Wright Opinion: Since we’re talking at Emerald City, I guess the first thing I should ask you is, is this your first Emerald City as a guest, with a book?
Matthew Southworth: It’s the first one I’ve done where there’s a book out. I’ve had kind of an unusual trajectory in that the last time I was here I was doing a book, with an established creator that a lot of people had heard of, that hadn’t been published. And now, of course, it’s out, and people know about it, and a lot of people like it, and I’m thrilled about that. But, yeah, it’s totally a different experience. I had a table last year, but nobody knew who I was.
WO: What did you have at the table last year?
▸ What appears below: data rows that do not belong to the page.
Context: an optimization exercise on an open-source flow, tuned for a short achievable clock period and few clock cycles per item. The choices shown serve that exercise and are no tape-out recipe.
RTL that was checked went through simulation tests only; none was proved equivalent to the original.
Power figures rest on the tool's default switching activity, not on a simulated workload.

## rv_core
module rv_core (
	input  logic clk,
	input  logic rst,
	output logic [31:0] imem_addr,
	input  logic [31:0] imem_data,
	output logic [31:0] dmem_addr,
	output logic [31:0] dmem_wdata,
	output logic dmem_we,
	input  logic [31:0] dmem_rdata
);
export LEC_CHECK = 0
export CAP_MARGIN = 20
export CORE_MARGIN = 2
export CORE_UTILIZATION = 30
export SETUP_SLACK_MARGIN = 4.0
export SLEW_MARGIN = 20
export SYNTH_HIERARCHICAL = 1
export SYNTH_MINIMUM_KEEP_SIZE = 0
create_clock -name core_clock -period 7.0 [get_ports {clk}]
run.sh (not shown) runs the stock make flow with config.mk's settings and CLKGATE_MAP_FILE= SYNTH_SCRIPT=/design/flow/synth_recipe.tcl, a recipe that flattens the netlist after the stock synthesis.
Edit:
--- a/flow/design.v
+++ b/flow/design.v
@@ -66,25 +66,26 @@
 	logic        byp1_d, byp2_d;  
 	logic        wr_d, ld_d, st_d, br_d, jal_d, use1_d, use2_d, useimm_d;
 	logic        sub_d, slt_d, and_d, or_d;
 	logic [31:0] a_e, b_e, bi_e, target_e, link_e;
 	logic [4:0]  rd_e;
 	logic        wr_e, ld_e, st_e, br_e, jal_e;
-	logic        sub_e, slt_e, and_e, or_e, arith_e;
+	logic        slt_e, and_e, or_e, s_add_e, s_sub_e, s_oth_e;
 	logic [31:0] res_m, sd_m;
 	logic [4:0]  rd_m;
 	logic        wr_m, ld_m, we_m;
 	logic [31:0] regs [1:31];
 	logic stall_d, redirect_e;
 	logic [31:0] ins;
 	logic [6:0]  opc_f;
 	logic [4:0]  rs1_f, rs2_f, rd_f;
 	logic        ld_f, st_f, op_f, opi_f, br_f, jal_f, bra_f;
 	logic [31:0] imm_i_f, imm_s_f, imm_b_f, imm_j_f;
 	logic [31:0] pc4_f, tgt_b_f, tgt_j_f;
-	assign imem_addr = pc_f;
+	logic [31:0] pc_out;
+	assign imem_addr = pc_out;
 	assign ins = imem_data;
 	assign opc_f = ins[6:0];
 	assign rs1_f = ins[19:15];
 	assign rs2_f = ins[24:20];
 	assign rd_f  = ins[11:7];
 	assign ld_f  = (opc_f == OP_LOAD);
@@ -143,12 +144,13 @@
 	assign pc_early = rst ? 32'h0000_0000 : redirect_e ? target_e : stall_d ? nxt_d : nxt_f;
 	assign take_j = !rst && !redirect_e && !stall_d && jal_f;
 	assign take_b = !rst && !redirect_e && !stall_d && bra_f;
 	assign seq_n = !rst && !redirect_e && !stall_d && !jal_f && !bra_f && !fold_f;
 	always_ff @(posedge clk) begin
 		pc_f <= take_j ? tgt_j_f : take_b ? tgt_b_f : pc_early;
+		pc_out <= take_b ? tgt_b_f : take_j ? tgt_j_f : pc_early;
 		seq_q <= seq_n;
 		fj_hq <= |fj_m;
 		fj_tq <= fj_t;
 	end
 	logic [4:0] rs1_n, rs2_n;
 	assign rs1_n = stall_d ? rs1_d : rs1_f;
@@ -221,44 +223,48 @@
 			wr_e <= wr_d;
 			ld_e <= ld_d;
 			st_e <= st_d;
 			br_e <= br_d;
 			jal_e <= jal_d;
 		end
-		a_e <= fa_d ? res_e : rv1_d;
-		b_e <= fb_d ? res_e : rv2_d;
-		bi_e <= (fb_d && !useimm_d) ? res_e : useimm_d ? imm_d : rv2_d;
+		a_e <= fwd_sel(fa_d, rv1_d);
+		b_e <= fwd_sel(fb_d, rv2_d);
+		bi_e <= fwd_sel(fb_d && !useimm_d, useimm_d ? imm_d : rv2_d);
 		target_e <= target_d;
 		link_e <= link_d;
 		rd_e <= rd_d;
-		sub_e <= sub_d;
 		slt_e <= !jal_d && slt_d;
 		and_e <= !jal_d && and_d;
 		or_e  <= !jal_d && or_d;
-		arith_e <= !jal_d && !slt_d && !and_d && !or_d;
-	end
-	logic [31:0] sum_e, oth_e;
+		s_add_e <= !jal_d && !slt_d && !and_d && !or_d && !sub_d;
+		s_sub_e <= !jal_d && !slt_d && !and_d && !or_d && sub_d;
+		s_oth_e <= jal_d || slt_d || and_d || or_d;
+	end
+	logic [31:0] oth_e;
 	logic lt_e;
 	logic [31:0] add_e, dif_e;
 	rv_add #(32) u_add_e (.a(a_e), .b(bi_e), .ci(1'b0), .y(add_e));
 	logic [32:0] dif33_e;
 	rv_add #(33) u_sub_e (.a({a_e[31], a_e}), .b(~{bi_e[31], bi_e}), .ci(1'b1), .y(dif33_e));
 	assign dif_e = dif33_e[31:0];
 	assign lt_e = dif33_e[32];
-	assign sum_e = sub_e ? dif_e : add_e;
 	always_comb begin
 		if (slt_e)
 			oth_e = {31'd0, lt_e};
 		else if (and_e)
 			oth_e = a_e & bi_e;
 		else if (or_e)
 			oth_e = a_e | bi_e;
 		else
 			oth_e = link_e;
 	end
-	assign res_e = arith_e ? sum_e : oth_e;
+	assign res_e = ({32{s_add_e}} & add_e) | ({32{s_sub_e}} & dif_e) | ({32{s_oth_e}} & oth_e);
+	function automatic logic [31:0] fwd_sel(input logic f, input logic [31:0] d);
+		fwd_sel = ({32{f && s_add_e}} & add_e) | ({32{f && s_sub_e}} & dif_e) |
+			({32{f && s_oth_e}} & oth_e) | ({32{!f}} & d);
+	endfunction
 	assign redirect_e = br_e && (a_e == b_e);
 	always_ff @(posedge clk) begin
 		if (rst) begin
 			wr_m <= 1'b0;
 			ld_m <= 1'b0;
 			we_m <= 1'b0;
What happened: Clock-buffer cell count increases by 31. Clock power rose by a little under a tenth. Non-clock buffer count drops by 133. Maximum frequency is higher slightly. Core utilization fell by 0.35 points. Design area barely changes. Global-route usage came out lower by 0.16 points. Flip-flop and latch count increases by 33. Combinational power climbs by a few percent. Worst setup slack gets better by 0.037 ns. Sequential power stays flat.
Testbench counts after the change, summed over its fixed seeds: cycles 114,065, programs 48.
No functional check of the RTL was part of the first run of this note.

---

job 5388:
rv_core, a different RTL version from the one above (not shown whole).
Size: about 11000 cells after synthesis, roughly 160 I/O pins.
make LEC_CHECK=0 CAP_MARGIN=20 CORE_MARGIN=2 CORE_UTILIZATION=45 SETUP_SLACK_MARGIN=4.0 SLEW_MARGIN=20 SYNTH_HIERARCHICAL=1 SYNTH_MINIMUM_KEEP_SIZE=0 finish   # period 7.0 ns
Job 5388 went all the way through the flow, and no timing, DRC or antenna check failed.
Testbench counts of job 5388, summed over its fixed seeds: cycles 107,787, programs 48.
Input changes introduced in job 1407 (baseline for comparison: job 5388):
-- flow/design.v --
<<< job 5388, line 128
	end
	assign fj_f = (jal_f && rd_f == 5'd0) || bra_f;
	logic lr_j;
	logic [FN-1:0] lr_we;  
	logic [31:0] lr_a, lr_tj, lr_tb, lr_t, lr_an;
	assign lr_t = lr_j ? lr_tj : lr_tb;
	assign lr_an = pc_f - 32'd8;
	always_ff @(posedge clk) begin
		for (int i = 0; i < FN; i++)
			lr_we[i] <= !rst && fj_f && lr_an[5:2] == 4'(i);
		lr_j <= ins[3];  
		lr_a <= lr_an;
		lr_tj <= tgt_j_f;
		lr_tb <= tgt_b_f;
>>> job 1407, line 128
	end
	assign fj_f = (jal_f && rd_f == 5'd0) || bra_f;
	logic lr_v, lr_j;
	logic [31:0] lr_a, lr_tj, lr_tb, lr_t;
	assign lr_t = lr_j ? lr_tj : lr_tb;
	always_ff @(posedge clk) begin
		lr_v <= !rst && fj_f;
		lr_j <= ins[3];  
		lr_a <= pc_f - 32'd8;
		lr_tj <= tgt_j_f;
		lr_tb <= tgt_b_f;
<<< job 5388, line 143
			if (rst)
				fj_v[i] <= 1'b0;
			else if (lr_we[i])
				fj_v[i] <= 1'b1;
			if (lr_we[i]) begin
				fj_tag[i] <= lr_a;
				fj_tgt[i] <= lr_t;
>>> job 1407, line 140
			if (rst)
				fj_v[i] <= 1'b0;
			else if (lr_v && lr_a[5:2] == 4'(i))
				fj_v[i] <= 1'b1;
			if (lr_v && lr_a[5:2] == 4'(i)) begin
				fj_tag[i] <= lr_a;
				fj_tgt[i] <= lr_t;
<<< job 5388, line 204
	logic lu_v;
	logic [2:0] lu_i;
	assign lu_v = zt_d;
	assign lu_i = lk_d[4:2];
	always_ff @(posedge clk) begin
>>> job 1407, line 201
	logic lu_v;
	logic [2:0] lu_i;
	assign lu_v = zt_d && !stall_d && !redirect_e;
	assign lu_i = lk_d[4:2];
	always_ff @(posedge clk) begin
<<< job 5388, line 235
	assign fold_f = seq_q && fj_hq;
	assign nxt_f = fold_f ? fj_tq : pc4_f;
	assign pc_early = rst ? 32'h0000_0000 : redirect_e ? target_e : stall_d ? nxt_d : nxt_f;
	assign take_j = !rst && !redirect_e && !stall_d && jal_f;
	assign take_b = !rst && !redirect_e && !stall_d && (bra_f || ptk_f);
	assign seq_n = !rst && !redirect_e && !redirect_d && !stall_d && !jal_f && !bra_f &&
		!ptk_f && !fold_f;
	logic sel_early, rd_sel;
	assign sel_early = !take_j && !take_b;
	assign rd_sel = redirect_d && !rst;
	always_ff @(posedge clk) begin
		pc_f <= rd_sel ? target_d :
			({32{take_j}} & tgt_j_f) | ({32{take_b}} & tgt_b_f) | ({32{sel_early}} & pc_early);
		pc_out <= rd_sel ? target_d :
			({32{sel_early}} & pc_early) | (({32{take_b}} & tgt_b_f) | ({32{take_j}} & tgt_j_f));
		seq_q <= seq_n;
		fj_hq <= |fj_m;
>>> job 1407, line 232
	assign fold_f = seq_q && fj_hq;
	assign nxt_f = fold_f ? fj_tq : pc4_f;
	assign pc_early = rst ? 32'h0000_0000 : redirect_e ? target_e : redirect_d ? target_d :
		stall_d ? nxt_d : nxt_f;
	assign take_j = !rst && !redirect_e && !redirect_d && !stall_d && jal_f;
	assign take_b = !rst && !redirect_e && !redirect_d && !stall_d && (bra_f || ptk_f);
	assign seq_n = !rst && !redirect_e && !redirect_d && !stall_d && !jal_f && !bra_f &&
		!ptk_f && !fold_f;
	logic sel_early;
	assign sel_early = !take_j && !take_b;
	always_ff @(posedge clk) begin
		pc_f <= ({32{take_j}} & tgt_j_f) | ({32{take_b}} & tgt_b_f) | ({32{sel_early}} & pc_early);
		pc_out <= ({32{sel_early}} & pc_early) | (({32{take_b}} & tgt_b_f) | ({32{take_j}} & tgt_j_f));
		seq_q <= seq_n;
		fj_hq <= |fj_m;
<<< job 5388, line 321
		((rs2_d == 5'd0 && fa_d) || (rs1_d == 5'd0 && fb_d));
	assign zero_e = s_add_e ? ((a_e ^ bi_e) == {a_e[30:0] | bi_e[30:0], 1'b0}) : ((a_e ^ bi_e) == '1);
	assign redirect_d = zt_d && (zero_e != pred_d);
	always_ff @(posedge clk) begin
		if (rst || redirect_e || stall_d) begin
>>> job 1407, line 316
		((rs2_d == 5'd0 && fa_d) || (rs1_d == 5'd0 && fb_d));
	assign zero_e = s_add_e ? ((a_e ^ bi_e) == {a_e[30:0] | bi_e[30:0], 1'b0}) : ((a_e ^ bi_e) == '1);
	assign redirect_d = zt_d && (zero_e != pred_d) && !stall_d && !redirect_e;
	always_ff @(posedge clk) begin
		if (rst || redirect_e || stall_d) begin
Notes after the runs:
- Reg-to-reg setup timing slack in job 1407 vs job 5388: up 0.08 ns
- Job 5388 → job 1407: area after synthesis closely matched the old numbers, critical path depth now smaller, post-CTS setup buffer count +16%.
- ~same proportion of power drawn by combinational gates in job 1407 and job 5388
- Lower global-route usage over all layers among job 1407 and job 5388: job 1407
- The post-synthesis instance total on job 5388 is in line with that on job 1407.
- As of job 1407, detailed-routed wire length on met3 had fallen by a few percent compared to job 5388.
- Between job 5388 and job 1407, the sequential area share after synthesis does not differ in any meaningful way.
- From job 5388 to job 1407 the numbers moved as follows: worst setup slack after layout moved up, area fraction in compound gates after synthesis now larger.
- Compared job 1407 against job 5388; synthesized area divided by synthesized cell count within noise.
- Relative to job 5388, sequential cell count decreased by about 0.34% in job 1407.
- Weighted congestion reported at the end of routability-driven placement ends up higher on job 5388.
Testbench counts of job 1407, summed over its fixed seeds: cycles 107,787, programs 48.

## re-timing with driven ports
The results above use ideal ports. As a check the final layouts listed here were re-extracted and re-timed, cells and wires unchanged. Step 1, drivers: a clkbuf_16 drives clk and a buf_2 each remaining input, both assumed. Step 2 also shifts input and output timing later by t, the mid clock arrival at the registers, as if the neighbouring blocks saw the same clock. Three values: ideal, step 1, step 2; two values: the first two.
run | t (ns) | slack for setup (ns) | worst setup path after step 2 | clock arrival spread, ns | pins driven straight from the clock port
the first run of note 1 | 1.010 | 3.683 / 3.683 / 2.760 | input to register | 0.128 / 0.129 | 1
the second run of note 1 | 0.991 | 3.720 / 3.720 / 2.892 | input to register | 0.094 / 0.094 | 1
job 5388 | 1.036 | 3.510 / 3.510 / 2.698 | input to register | 0.091 / 0.092 | 1
job 1407 | 1.054 | 3.595 / 3.595 / 2.777 | input to register | 0.103 / 0.103 | 1
After both steps setup and hold are still met in every run listed. For the first run of note 1, which loses most, drivers alone change the setup slack by 0.000 ns; drivers and shift together by -0.923 ns.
MS: Pages. Pages of something that hadn’t been published. And I had these little giveaway books.
WO: How has the show been this time around?
MS: It’s been thrilling. I’ve had a really exciting time. I’m supposed to tell myself that I’m above other people’s attention and praise and stuff, but I’m not, and so I’m sure pride comes before a fall. But right now I’ve got the pride part, and it feels really good. People have been really nice, and they seem to like the book for the reasons that I like it and what I think is good about it, and so something good is happening.
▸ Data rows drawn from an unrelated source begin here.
What follows belongs to an exercise in optimizing a design on an open flow for small area, a short achievable clock period and few clock cycles; a production flow would make more cautious choices. Only simulation tests tie the RTL to the original design; equivalence was not proved.

## acc_top
module acc_top (
  input  logic        clk,
  input  logic        arst_n,
  input  logic        reg_wr_en,
  input  logic [2:0]  reg_wr_addr,
  input  logic [31:0] reg_wr_data,
  input  logic [2:0]  reg_rd_addr,
  output logic [31:0] reg_rd_data,
  output logic        mem_req,
  output logic [15:0] mem_addr,
  input  logic        mem_gnt,
  input  logic        mem_rvalid,
  input  logic [31:0] mem_rdata,
  output logic        out_valid,
  output logic [31:0] out_data,
  output logic        out_last,
  input  logic        out_credit
);
Size in the first run: roughly 2,400 cells after synthesis, roughly 450 flip-flops, ~160 I/O pins.
==> flow/config.mk <==
export PLATFORM = sky130hd
export DESIGN_NAME = acc_top
export DESIGN_NICKNAME = acc_top
export VERILOG_FILES = /design/flow/design.v
export SDC_FILE = /design/flow/constraint.sdc
export NUM_CORES = 4
export LEC_CHECK = 0
export ABC_CLOCK_PERIOD_IN_PS = 3000
export CAP_MARGIN = 20
export CORE_MARGIN = 2
export CORE_UTILIZATION = 62
export CTS_CLUSTER_DIAMETER = 120
export CTS_CLUSTER_SIZE = 22
export SETUP_SLACK_MARGIN = 3.3
export SLEW_MARGIN = 20
export TNS_END_PERCENT = 0
==> flow/constraint.sdc <==
create_clock -name core_clock -period 6.0 [get_ports {clk}]
set_input_delay 1.2000 -clock core_clock [delete_from_list [all_inputs] [get_ports {clk}]]
set_output_delay 1.2000 -clock core_clock [all_outputs]
set_load 0.01 [all_outputs]
standard.sh (not shown) runs the stock make flow with config.mk's settings and CLKGATE_MAP_FILE= SYNTH_SCRIPT=/design/flow/synth_recipe.tcl, a recipe that flattens the netlist after the stock synthesis.
==> flow/flow/run.sh <==
#!/bin/bash
# The standard layout, with the port buffers made from the smallest buffer
# cell instead of the default pick; repair still resizes them where needed.
set -o pipefail
export BUFFER_PORTS_ARGS="-buffer_cell sky130_fd_sc_hd__buf_1"
bash standard.sh 2>&1 | tee standard.log
The starting point finished clean.
Testbench counts at the start, summed over its fixed seeds: cycles 8,860.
WO: To get into your background a bit, I noticed that you have degrees in theater and play-writing and directing. How did you get into and learn to draw, given that your background is elsewhere?
MS: Well, it’s an open question as to whether I’ve learned how to draw, but I’ve drawn since I was three, and I’ve made a lot of detours. Essentially, what happened is I used to draw all the time, I made comics as a kid. I grew up across the street from Joe Casey, so we made comics together, We trained each other, basically. And then I went off in theater, and he went off into doing whatever—he hadn’t really found his niche at that point—and gradually found his way into comics. I had gone from theater into film and moved to LA where he lived. While he was doing comics in LA, I was doing film stuff in LA and getting more and more frustrated writing screenplays that no one was buying, no one was going to produce, including myself.
And so then I would see him, and he was doing real well, and making a lot of—well, not a lot of money, but making money writing comics. And I said to myself, “Jeez, writing comics, that looks easy.” It looks fun and easy, and the best thing about it is you do it and two months later, three months later, it comes out, as opposed to writing a screenplay and maybe ten years from now they might make a screenplay which seventeen people rewrite and has nothing to do with you, but you make a little money. So, I said, “I’m gonna write comics.” And because of our history being what it was, he kind of kept going, “Well, what you really ought to do is draw some comics, and maybe we can do comics one day,” so I did and discovered drawing comics is not that easy.